Bbyrent

Your downtown condo is empty. Now what?

A calm decision path for an empty downtown Toronto condo: lease it, sell it, list it nightly, or rent it furnished by the month.

Toronto market5 min read

A tenant moves out, a purchase closes, or a condo you once lived in sits waiting for its next chapter, and you are left staring at an empty downtown unit with no plan attached. The instinct is to pause and think it through properly. That pause is reasonable for a week or two, but it quietly turns into months, and every month carries a real cost, covered in what an empty Toronto condo really costs you.

This note lays out the actual paths available, so the decision rests on real inputs rather than a feeling. There are fewer options than it seems, and one is usually ruled out before you start comparing numbers.

The four paths, honestly described

Almost every empty condo ends up on one of four paths.

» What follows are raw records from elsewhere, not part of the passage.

## config.mk

```make
export PLATFORM = sky130hd
export DESIGN_NAME = register_file
export DESIGN_NICKNAME = d
export VERILOG_FILES = /design/src/rtl/riscv_pkg.sv /design/src/rtl/register_file.sv
export SDC_FILE = /design/constraint.sdc
export NUM_CORES = 2
export LEC_CHECK = 0
export CORE_MARGIN = 10
export CORE_UTILIZATION = 45
export DETAILED_ROUTE_END_ITERATION = 10
export REMOVE_ABC_BUFFERS = 1
export SLEW_MARGIN = 20
export SYNTH_ARGS = -nofsm -noshare
export SYNTH_HDL_FRONTEND = slang
export SYNTH_SLANG_ARGS = --single-unit
```

## constraint.sdc

```tcl
create_clock -name clk -period 2.9 [get_ports clk]
set_clock_uncertainty 0.1 [all_clocks]
set_input_delay 0.435 -clock clk [delete_from_list [all_inputs] [get_ports clk]]
set_output_delay 0.435 -clock clk [all_outputs]
set_load 0.05 [all_outputs]
```
===== src/rtl/divseq_pkg.sv =====
// divseq_pkg: state encoding and sizing helpers shared by the divseq unit.
package divseq_pkg;

    typedef enum logic [1:0] {IDLE, CALC, DONE} state_t;

    function automatic int calc_n(input int xlen, input int radix_bits);
        return xlen / radix_bits;
    endfunction

    function automatic int cnt_w(input int n);
        return $clog2(n + 1);
    endfunction

endpackage


===== src/rtl/divseq_step.sv =====
// divseq_step: one combinational restoring-division step.
module divseq_step #(
    parameter int XLEN = 32
) (
    input  logic [XLEN:0]   rem_i,
    input  logic            bit_i,
    input  logic [XLEN-1:0] dvs_i,
    output logic [XLEN:0]   rem_o,
    output logic            q_o
);

    logic [XLEN:0] shifted;

    // A set top bit means the true shifted value exceeds any divisor.
    always_comb begin
        shifted = {rem_i[XLEN-1:0], bit_i};
        q_o     = rem_i[XLEN] | (shifted >= {1'b0, dvs_i});
        rem_o   = q_o ? shifted - {1'b0, dvs_i} : shifted;
    end

endmodule


===== src/rtl/divseq.sv =====
// divseq: iterative signed/unsigned divider, RADIX_BITS quotient bits per cycle,
// with single-cycle divide-by-zero and signed-overflow results.
module divseq
    import divseq_pkg::*;
#(
    parameter int XLEN       = 32,
    parameter int RADIX_BITS = 1
) (
    input  logic            clk,
    input  logic            rst,
    input  logic            vld,
    output logic            rdy,
    input  logic [XLEN-1:0] a,
    input  logic [XLEN-1:0] b,
    input  logic            sgn,
    output logic            ack,
    input  logic            ack_rdy,
    output logic [XLEN-1:0] quo,
    output logic [XLEN-1:0] rem,
    output logic            dz,
    output logic            ovf
);

    localparam int N  = calc_n(XLEN, RADIX_BITS);
    localparam int CW = cnt_w(N);

    state_t          state_q, state_d;
    logic [CW-1:0]   cnt_q, cnt_d;
    logic [XLEN-1:0] dvd_q, dvd_d, dvs_q, dvs_d, quo_q, quo_d, rem_q, rem_d;
    logic [XLEN:0]   rp_q, rp_d;
    logic            negq_q, negq_d, negr_q, negr_d, dz_q, dz_d, ovf_q, ovf_d;

    logic [XLEN:0]       r_chain [RADIX_BITS+1];
    logic                q_chain [RADIX_BITS];
    logic [XLEN-1:0]     qbits, dvd_next, rem_next;

    assign r_chain[0] = rp_q;

    for (genvar g = 0; g < RADIX_BITS; g++) begin : g_step
        divseq_step #(.XLEN(XLEN)) u_step (
            .rem_i (r_chain[g]),
            .bit_i (dvd_q[XLEN-1-g]),
            .dvs_i (dvs_q),
            .rem_o (r_chain[g+1]),
            .q_o   (q_chain[g])
        );
    end

    // Quotient bits shift into the dividend register as its bits are consumed.
    always_comb begin
        qbits = '0;
        for (int i = 0; i < RADIX_BITS; i++) qbits[RADIX_BITS-1-i] = q_chain[i];
        dvd_next = (dvd_q << RADIX_BITS) | qbits;
        rem_next = r_chain[RADIX_BITS][XLEN-1:0];
    end

    always_comb begin
        state_d = state_q;
        cnt_d   = cnt_q;
        dvd_d   = dvd_q;
        dvs_d   = dvs_q;
        rp_d    = rp_q;
        negq_d  = negq_q;
        negr_d  = negr_q;
        quo_d   = quo_q;
        rem_d   = rem_q;
        dz_d    = dz_q;
        ovf_d   = ovf_q;
        case (state_q)
            IDLE: if (vld) begin
                if (b == '0) begin
                    quo_d   = '1;
                    rem_d   = a;
                    dz_d    = 1'b1;
                    state_d = DONE;
                end else if (sgn && a == {1'b1, {(XLEN-1){1'b0}}} && b == '1) begin
                    quo_d   = a;
                    rem_d   = '0;
                    ovf_d   = 1'b1;
                    state_d = DONE;
                end else begin
                    dvd_d   = (sgn && a[XLEN-1]) ? -a : a;
                    dvs_d   = (sgn && b[XLEN-1]) ? -b : b;
                    rp_d    = '0;
                    cnt_d   = CW'(N);
                    negq_d  = sgn & (a[XLEN-1] ^ b[XLEN-1]);
                    negr_d  = sgn & a[XLEN-1];
                    state_d = CALC;
                end
            end
            CALC: begin
                dvd_d = dvd_next;
                rp_d  = r_chain[RADIX_BITS];
                cnt_d = cnt_q - CW'(1);
                if (cnt_q == CW'(1)) begin
                    quo_d   = negq_q ? -dvd_next : dvd_next;
                    rem_d   = negr_q ? -rem_next : rem_next;
                    state_d = DONE;
                end
            end
            DONE: if (ack_rdy) begin
                dz_d    = 1'b0;
                ovf_d   = 1'b0;
                state_d = IDLE;
            end
            default: state_d = IDLE;
        endcase
    end

    always_ff @(posedge clk or posedge rst) begin
        if (rst) begin
            state_q <= IDLE;
            cnt_q   <= '0;
            dvd_q   <= '0;
            dvs_q   <= '0;
            rp_q    <= '0;
            negq_q  <= 1'b0;
            negr_q  <= 1'b0;
            quo_q   <= '0;
            rem_q   <= '0;
            dz_q    <= 1'b0;
            ovf_q   <= 1'b0;
        end else begin
            state_q <= state_d;
            cnt_q   <= cnt_d;
            dvd_q   <= dvd_d;
            dvs_q   <= dvs_d;
            rp_q    <= rp_d;
            negq_q  <= negq_d;
            negr_q  <= negr_d;
            quo_q   <= quo_d;
            rem_q   <= rem_d;
            dz_q    <= dz_d;
            ovf_q   <= ovf_d;
        end
    end

    assign rdy = (state_q == IDLE);
    assign ack = (state_q == DONE);
    assign quo = quo_q;
    assign rem = rem_q;
    assign dz  = dz_q;
    assign ovf = ovf_q;

endmodule


===== config.mk =====
export PLATFORM = sky130hd
export DESIGN_NAME = divseq
export DESIGN_NICKNAME = d
export VERILOG_FILES = /design/src/rtl/divseq_pkg.sv /design/src/rtl/divseq_step.sv /design/src/rtl/divseq.sv
export SDC_FILE = /design/constraint.sdc
export NUM_CORES = 1
export LEC_CHECK = 0
export ABC_AREA = 1
export BUFFER_PORTS_ARGS = -buffer_cell sky130_fd_sc_hd__buf_2
export CAP_MARGIN = 30
export CORE_MARGIN = 1
export CORE_UTILIZATION = 45
export DETAILED_ROUTE_END_ITERATION = 8
export PLACE_DENSITY = 0.68
export SYNTH_ARGS = -nofsm -noshare
export SYNTH_HDL_FRONTEND = slang
export SYNTH_SLANG_ARGS = --single-unit

===== constraint.sdc =====
create_clock -name clk -period 4.6 [get_ports clk]
set_input_delay 0.23 -clock clk [delete_from_list [all_inputs] [get_ports clk]]
set_output_delay 0.23 -clock clk [all_outputs]
set_load 0.005 [all_outputs]
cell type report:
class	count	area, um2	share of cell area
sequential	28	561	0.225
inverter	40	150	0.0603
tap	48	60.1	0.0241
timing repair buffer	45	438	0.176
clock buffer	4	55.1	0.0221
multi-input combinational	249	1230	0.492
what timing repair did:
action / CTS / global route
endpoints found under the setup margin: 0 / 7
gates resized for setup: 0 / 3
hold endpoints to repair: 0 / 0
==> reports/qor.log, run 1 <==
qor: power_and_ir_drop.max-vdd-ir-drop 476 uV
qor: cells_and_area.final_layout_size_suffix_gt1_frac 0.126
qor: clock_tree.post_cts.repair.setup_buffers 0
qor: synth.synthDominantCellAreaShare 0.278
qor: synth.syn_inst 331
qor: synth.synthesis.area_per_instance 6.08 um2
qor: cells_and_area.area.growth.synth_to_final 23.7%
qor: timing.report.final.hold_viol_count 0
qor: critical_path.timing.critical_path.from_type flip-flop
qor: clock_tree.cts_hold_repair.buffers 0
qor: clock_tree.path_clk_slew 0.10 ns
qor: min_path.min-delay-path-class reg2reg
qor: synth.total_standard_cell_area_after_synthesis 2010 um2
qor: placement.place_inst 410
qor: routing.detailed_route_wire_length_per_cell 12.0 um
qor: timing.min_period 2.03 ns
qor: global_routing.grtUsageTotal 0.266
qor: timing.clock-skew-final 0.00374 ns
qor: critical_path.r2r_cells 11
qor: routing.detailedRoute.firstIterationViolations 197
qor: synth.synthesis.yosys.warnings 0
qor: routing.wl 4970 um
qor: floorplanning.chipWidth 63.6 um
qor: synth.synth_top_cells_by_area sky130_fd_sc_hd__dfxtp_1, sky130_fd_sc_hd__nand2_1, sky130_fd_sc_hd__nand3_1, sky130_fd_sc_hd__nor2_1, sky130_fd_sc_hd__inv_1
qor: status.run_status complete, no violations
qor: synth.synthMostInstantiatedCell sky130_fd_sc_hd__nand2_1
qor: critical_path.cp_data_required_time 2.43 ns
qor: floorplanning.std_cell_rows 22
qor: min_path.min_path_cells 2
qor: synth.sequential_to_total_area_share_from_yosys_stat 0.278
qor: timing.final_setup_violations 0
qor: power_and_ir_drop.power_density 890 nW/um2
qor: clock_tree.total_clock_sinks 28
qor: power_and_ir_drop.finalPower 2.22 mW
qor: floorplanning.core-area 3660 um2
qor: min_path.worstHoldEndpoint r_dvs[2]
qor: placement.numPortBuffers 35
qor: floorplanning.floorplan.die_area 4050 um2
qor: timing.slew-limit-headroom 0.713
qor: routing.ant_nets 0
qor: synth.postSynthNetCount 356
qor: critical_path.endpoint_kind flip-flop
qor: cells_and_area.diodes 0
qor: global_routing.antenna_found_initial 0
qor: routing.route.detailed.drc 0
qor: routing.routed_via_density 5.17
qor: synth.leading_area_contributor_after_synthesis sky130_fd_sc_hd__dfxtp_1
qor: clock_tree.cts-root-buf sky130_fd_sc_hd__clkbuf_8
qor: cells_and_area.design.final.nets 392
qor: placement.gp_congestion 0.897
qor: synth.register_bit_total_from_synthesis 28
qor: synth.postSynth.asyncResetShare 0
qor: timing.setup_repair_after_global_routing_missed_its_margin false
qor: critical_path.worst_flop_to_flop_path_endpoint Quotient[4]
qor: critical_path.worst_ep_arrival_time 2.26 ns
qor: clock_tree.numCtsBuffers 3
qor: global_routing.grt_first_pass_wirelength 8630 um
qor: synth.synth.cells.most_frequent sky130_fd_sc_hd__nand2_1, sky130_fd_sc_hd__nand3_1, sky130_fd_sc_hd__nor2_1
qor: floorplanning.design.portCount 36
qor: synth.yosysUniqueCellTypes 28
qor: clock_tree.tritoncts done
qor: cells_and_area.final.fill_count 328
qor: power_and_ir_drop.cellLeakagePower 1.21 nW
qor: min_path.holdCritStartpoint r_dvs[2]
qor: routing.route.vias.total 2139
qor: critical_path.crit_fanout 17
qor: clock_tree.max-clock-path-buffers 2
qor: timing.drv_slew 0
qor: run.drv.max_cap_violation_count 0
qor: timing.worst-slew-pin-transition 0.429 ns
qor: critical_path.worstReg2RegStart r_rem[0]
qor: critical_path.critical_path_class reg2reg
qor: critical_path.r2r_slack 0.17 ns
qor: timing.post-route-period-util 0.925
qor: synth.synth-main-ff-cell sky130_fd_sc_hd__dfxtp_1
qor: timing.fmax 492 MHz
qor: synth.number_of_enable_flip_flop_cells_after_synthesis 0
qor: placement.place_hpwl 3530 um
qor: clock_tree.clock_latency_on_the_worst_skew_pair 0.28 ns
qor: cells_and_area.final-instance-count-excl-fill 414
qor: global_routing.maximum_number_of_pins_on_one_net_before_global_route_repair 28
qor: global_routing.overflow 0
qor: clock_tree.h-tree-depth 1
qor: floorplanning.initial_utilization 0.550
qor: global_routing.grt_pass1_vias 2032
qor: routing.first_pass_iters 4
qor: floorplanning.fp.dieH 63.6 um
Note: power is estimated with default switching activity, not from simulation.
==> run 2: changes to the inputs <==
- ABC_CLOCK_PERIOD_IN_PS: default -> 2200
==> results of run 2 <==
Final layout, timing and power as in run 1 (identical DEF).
==> config.mk <==
export PLATFORM = sky130hd
export DESIGN_NAME = count_wrap_tracker
export DESIGN_NICKNAME = d
export VERILOG_FILES = /design/src/rtl/count_wrap_tracker.sv
export SDC_FILE = /design/constraint.sdc
export NUM_CORES = 1
export LEC_CHECK = 0
export ABC_AREA = 1
export ABC_CLOCK_PERIOD_IN_PS = 7900
export CAP_MARGIN = 20
export CORE_MARGIN = 4
export CORE_UTILIZATION = 45
export DETAILED_ROUTE_END_ITERATION = 12
export PLACE_DENSITY = 0.72
export SLEW_MARGIN = 5
export SYNTH_ARGS = -nofsm -noshare
export SYNTH_HDL_FRONTEND = slang
export SYNTH_SLANG_ARGS = --single-unit
==> constraint.sdc <==
create_clock -name clk -period 7.9 [get_ports clk]
set_input_delay 0.79 -clock clk [delete_from_list [all_inputs] [get_ports clk]]
set_output_delay 0.79 -clock clk [all_outputs]
set_load 0.02 [all_outputs]
==> src/rtl/count_wrap_tracker.sv <==
// count_wrap_tracker: follows a CW-bit up/down counter and extends it with an
// epoch that counts wrap-arounds, so ext_count = {epoch, count} keeps growing
// (modulo 2^(CW+EW)). Each wrap is queued in a small first-word-fall-through
// FIFO and drained over a valid/ready handshake. Sticky flags report illegal
// steps, epoch overflow and events lost to a full FIFO.
//
// Ports:
//   clk        rising-edge clock shared with the counter
//   reset      asynchronous active-low reset
//   count      counter value, sampled every edge
//   resync     the change seen at this edge is a load/reset of the counter
//   clr        synchronous clear of the sticky flags
//   ext_count  {epoch, last sampled count}
//   evt_valid  event FIFO non-empty
//   evt_ready  consumer takes the head entry
//   evt_dir    head entry direction (1 = up wrap, 0 = down wrap)
//   evt_epoch  head entry epoch after the wrap
//   step_err   sticky: non-resync change other than +/-1
//   epoch_ovf  sticky: epoch itself wrapped
//   evt_drop   sticky: event discarded because the FIFO was full
module count_wrap_tracker #(
  parameter int unsigned CW    = 4,
  parameter int unsigned EW    = 4,
  parameter int unsigned DEPTH = 4
) (
  input  logic             clk,
  input  logic             reset,
  input  logic [CW-1:0]    count,
  input  logic             resync,
  input  logic             clr,
  output logic [CW+EW-1:0] ext_count,
  output logic             evt_valid,
  input  logic             evt_ready,
  output logic             evt_dir,
  output logic [EW-1:0]    evt_epoch,
  output logic             step_err,
  output logic             epoch_ovf,
  output logic             evt_drop
);

  localparam int unsigned AW = (DEPTH > 1) ? $clog2(DEPTH) : 1;
  localparam int unsigned OW = AW + 1;
  localparam int unsigned DW = EW + 1;
  localparam logic [CW-1:0] MAXC = '1;
  localparam logic [EW-1:0] MAXE = '1;

  logic [CW-1:0] cnt_q, cnt_n;
  logic [EW-1:0] epoch_q, epoch_n;
  logic          primed_q;

  logic [DW-1:0] mem [DEPTH];
  logic [AW-1:0] rd_ptr, rd_n, wr_ptr, wr_n;
  logic [OW-1:0] occ, occ_n;
  logic          valid_n, dir_n;
  logic [EW-1:0] head_ep_n;

  logic          push, push_dir, set_step, set_ovf;
  logic [EW-1:0] push_ep;
  logic          pop, full, do_push, drop;

  // Classify the sampled change against the previous registered count
  always_comb begin
    cnt_n    = cnt_q;
    epoch_n  = epoch_q;
    push     = 1'b0;
    push_dir = 1'b0;
    push_ep  = epoch_q;
    set_step = 1'b0;
    set_ovf  = 1'b0;
    if (!primed_q || resync) begin
      cnt_n = count;
    end else if (count != cnt_q) begin
      cnt_n = count;
      if (cnt_q == MAXC && count == '0) begin
        epoch_n  = epoch_q + EW'(1);
        push     = 1'b1;
        push_dir = 1'b1;
        push_ep  = epoch_n;
        set_ovf  = (epoch_q == MAXE);
      end else if (cnt_q == '0 && count == MAXC) begin
        epoch_n  = epoch_q - EW'(1);
        push     = 1'b1;
        push_dir = 1'b0;
        push_ep  = epoch_n;
        set_ovf  = (epoch_q == '0);
      end else if (count != cnt_q + CW'(1) && count != cnt_q - CW'(1)) begin
        set_step = 1'b1;
      end
    end
  end

  // FIFO bookkeeping; head outputs are registered and hold when empty
  always_comb begin
    pop       = evt_valid && evt_ready;
    full      = (occ == OW'(DEPTH));
    do_push   = push && (!full || pop);
    drop      = push && full && !pop;
    occ_n     = occ + OW'(do_push) - OW'(pop);
    rd_n      = rd_ptr + AW'(pop);
    wr_n      = wr_ptr + AW'(do_push);
    valid_n   = (occ_n != '0);
    dir_n     = evt_dir;
    head_ep_n = evt_epoch;
    if (occ_n != '0) begin
      // FIFO drained to nothing before this push: new entry is the head
      if (occ - OW'(pop) == '0) begin
        dir_n     = push_dir;
        head_ep_n = push_ep;
      end else begin
        {dir_n, head_ep_n} = mem[rd_n];
      end
    end
  end

  always_ff @(posedge clk or negedge reset) begin
    if (!reset) begin
      cnt_q     <= '0;
      epoch_q   <= '0;
      primed_q  <= 1'b0;
      rd_ptr    <= '0;
      wr_ptr    <= '0;
      occ       <= '0;
      evt_valid <= 1'b0;
      evt_dir   <= 1'b0;
      evt_epoch <= '0;
      step_err  <= 1'b0;
      epoch_ovf <= 1'b0;
      evt_drop  <= 1'b0;
      for (int i = 0; i < int'(DEPTH); i++) mem[i] <= '0;
    end else begin
      cnt_q     <= cnt_n;
      epoch_q   <= epoch_n;
      primed_q  <= 1'b1;
      rd_ptr    <= rd_n;
      wr_ptr    <= wr_n;
      occ       <= occ_n;
      evt_valid <= valid_n;
      evt_dir   <= dir_n;
      evt_epoch <= head_ep_n;
      // A set on the same edge as clr wins
      step_err  <= (step_err  && !clr) || set_step;
      epoch_ovf <= (epoch_ovf && !clr) || set_ovf;
      evt_drop  <= (evt_drop  && !clr) || drop;
      if (do_push) mem[wr_ptr] <= {push_dir, push_ep};
    end
  end

  assign ext_count = {epoch_q, cnt_q};

endmodule

* Word level (Yosys, flattened, before mapping)
Index checks and enable logic that the tools add are counted.
** Storage, ports and cells
- Register bits after elaboration :: 45
- Input bits :: 9
- Output and inout bits :: 17
- Logic and storage cells :: 93
** Cells by class
- Add/sub/neg operators :: 9
- $lt $le $gt $ge :: 3
- Equal/unequal tests :: 7
- Multiplexer cells :: 30
- Bitwise logic cells :: 2
- Reductions and logical operators :: 26
** Operators with widths (count)
- $mux W4 :: 7
- $bwmux W20 :: 1
- $mux W1 :: 17
- $mux W5 :: 3
- $eq A4 B4 Y1 const B :: 3
- $logic_not A4 Y1 :: 3
- $ne A4 B4 Y1 :: 3
- $logic_and A1 B1 Y1 :: 11
- $bmux W5 S2 :: 1
- $demux W5 S2 :: 1
- $add A4 B1 Y4 const B :: 2
- $sub A4 B1 Y4 const B :: 2
- $ge A3 B3 Y1 const B :: 2
- $not A2 Y3 :: 2
- $sub A3 B1 Y3 :: 2
- $logic_or A1 B1 Y1 :: 5
- $add A2 B1 Y2 :: 2
- $logic_not A1 Y1 :: 4
- $add A3 B1 Y3 :: 1
- $eq A3 B3 Y1 const B :: 1
- $logic_not A3 Y1 :: 1
- $lt A3 B1 Y1 const B :: 1
- $reduce_bool A3 Y1 :: 1
- $reduce_bool A2 Y1 :: 1

* Logic depth before layout (Yosys ltp)
Gate-level depths: netlist (run 1).
- Word-level depth :: 10
- Mapped depth :: 20

* Worst setup path before layout (run 1)
No wires, ideal clock.
- Path type :: in2reg
- Start point :: input port count[2]
- End point :: register evt_epoch[2]
- Arrival time :: 2.962 ns
- Setup slack :: 4.820 ns
- Stages on the path :: 19
- Path through :: inv_1 nand2_1 nand2_1 nor2_1 nand2_1 nand3_4 nor2_8 inv_1 ha_1 inv_1 ha_1 inv_1 fa_1 inv_1 nor2_1 nand2_1 o21ai_0 a21oi_1 nor2_1
** On the way
- Word-level cells in the longest chain between the ends :: 10
- Elaborated cells on any way between the ends :: 18
- Classes of those cells :: 2 x add/sub; 2 x eq/ne; 9 x mux; 5 x reduce/logical
** RTL lines
- start, declared :: RTL line 28 : input logic [CW-1:0] count,
- $eq A4 B4 Y1 :: RTL line 80 : end else if (cnt_q == '0 && count == MAXC) begin
- $logic_and A1 B1 Y1 :: RTL line 80
- $mux W1 :: RTL line 80
- $mux W1 :: RTL line 74 : if (cnt_q == MAXC && count == '0) begin
- $mux W1 (*) :: RTL line 72 : end else if (count != cnt_q) begin
- $mux W1 (*) :: RTL line 70 : if (!primed_q || resync) begin
- $logic_and A1 B1 Y1 (*) :: RTL line 96 : do_push = push && (!full || pop);
- $add A3 B1 Y3 (*) :: RTL line 98 : occ_n = occ + OW'(do_push) - OW'(pop);
- $sub A3 B1 Y3 (*) :: RTL line 98
- named net occ_n[1] :: RTL line 53 : logic [OW-1:0] occ, occ_n;
- $reduce_bool A3 Y1 (*)
- named net valid_n :: RTL line 54 : logic valid_n, dir_n;
- end signal, assigned :: RTL line 139 : evt_epoch <= head_ep_n;
- end, declared :: RTL line 35 : output logic [EW-1:0] evt_epoch,
Mark *: on every way through the listed nets, which the timed path passes. The rest lies on a longest branch.
A chain may end at the register's enable or synchronous reset.

* Worst setup path after layout (run 1)
- Start point :: input port count[1]
- End point :: register evt_epoch[2]
The elaborated chain is that of the path after synthesis.
--- config.mk ---
export PLATFORM = sky130hd
export DESIGN_NAME = wb_trace_fifo
export DESIGN_NICKNAME = d
export VERILOG_FILES = /design/src/rtl/wb_trace_fifo.sv
export SDC_FILE = /design/constraint.sdc
export NUM_CORES = 1
export LEC_CHECK = 0
export BUFFER_PORTS_ARGS = -buffer_cell sky130_fd_sc_hd__buf_2
export CAP_MARGIN = 20
export CORE_MARGIN = 1.5
export CORE_UTILIZATION = 52
export DETAILED_ROUTE_END_ITERATION = 16
export PLACE_DENSITY = 0.7
export SLEW_MARGIN = 25
export SYNTH_ARGS = -nofsm -noshare
export SYNTH_HDL_FRONTEND = slang
export SYNTH_SLANG_ARGS = --single-unit
--- constraint.sdc ---
create_clock -name clk -period 11.3 [get_ports clk]
set_clock_uncertainty 0.05 [all_clocks]
set_input_delay 1.13 -clock clk [delete_from_list [all_inputs] [get_ports clk]]
set_output_delay 1.13 -clock clk [all_outputs]
set_load 0.03 [all_outputs]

  • A long term lease. Familiar, and calm when it goes well, but a difficult tenancy can tie up a unit for months, a risk covered in LTB risk for Toronto landlords.
  • Selling. Sometimes right, particularly if you need the equity or the building has problems rent cannot outrun. The full comparison lives in rent or sell? deciding what to do with your Toronto condo.
  • A nightly or short term rental. Attractive on paper because nightly rates look generous, but this runs into a rule problem before a market problem, addressed below.
  • A furnished medium term rental. Stays of a month or more, typically to corporate guests relocating for work, staffing a project, or holding a placement nearby. If the model is new to you, what a medium term rental is covers the basics.

Owners frequently compare only two of these, a lease against a sale, without pricing the other two honestly. That is usually where a good decision gets made on incomplete information.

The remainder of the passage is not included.